*Aim of the exercise*
From the material below, list every line containing "slack".

*Given information*
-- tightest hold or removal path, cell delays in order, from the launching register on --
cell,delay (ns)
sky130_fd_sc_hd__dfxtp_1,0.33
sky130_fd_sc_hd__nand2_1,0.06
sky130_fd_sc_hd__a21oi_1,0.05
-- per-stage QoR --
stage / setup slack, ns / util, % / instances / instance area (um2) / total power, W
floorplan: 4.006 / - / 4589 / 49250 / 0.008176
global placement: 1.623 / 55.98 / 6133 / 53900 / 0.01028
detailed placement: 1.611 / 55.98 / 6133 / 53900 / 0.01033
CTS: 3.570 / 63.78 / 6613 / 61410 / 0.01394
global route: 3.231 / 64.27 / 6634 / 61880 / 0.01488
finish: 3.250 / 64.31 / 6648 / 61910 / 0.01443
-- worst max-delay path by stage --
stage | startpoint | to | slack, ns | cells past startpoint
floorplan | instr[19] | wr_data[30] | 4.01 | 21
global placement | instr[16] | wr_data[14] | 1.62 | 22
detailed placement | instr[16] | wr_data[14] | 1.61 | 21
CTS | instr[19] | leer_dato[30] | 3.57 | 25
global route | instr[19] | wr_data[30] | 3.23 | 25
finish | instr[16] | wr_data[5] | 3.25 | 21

*Written solution*
stage / setup slack, ns / util, % / instances / instance area (um2) / total power, W
stage | startpoint | to | slack, ns | cells past startpoint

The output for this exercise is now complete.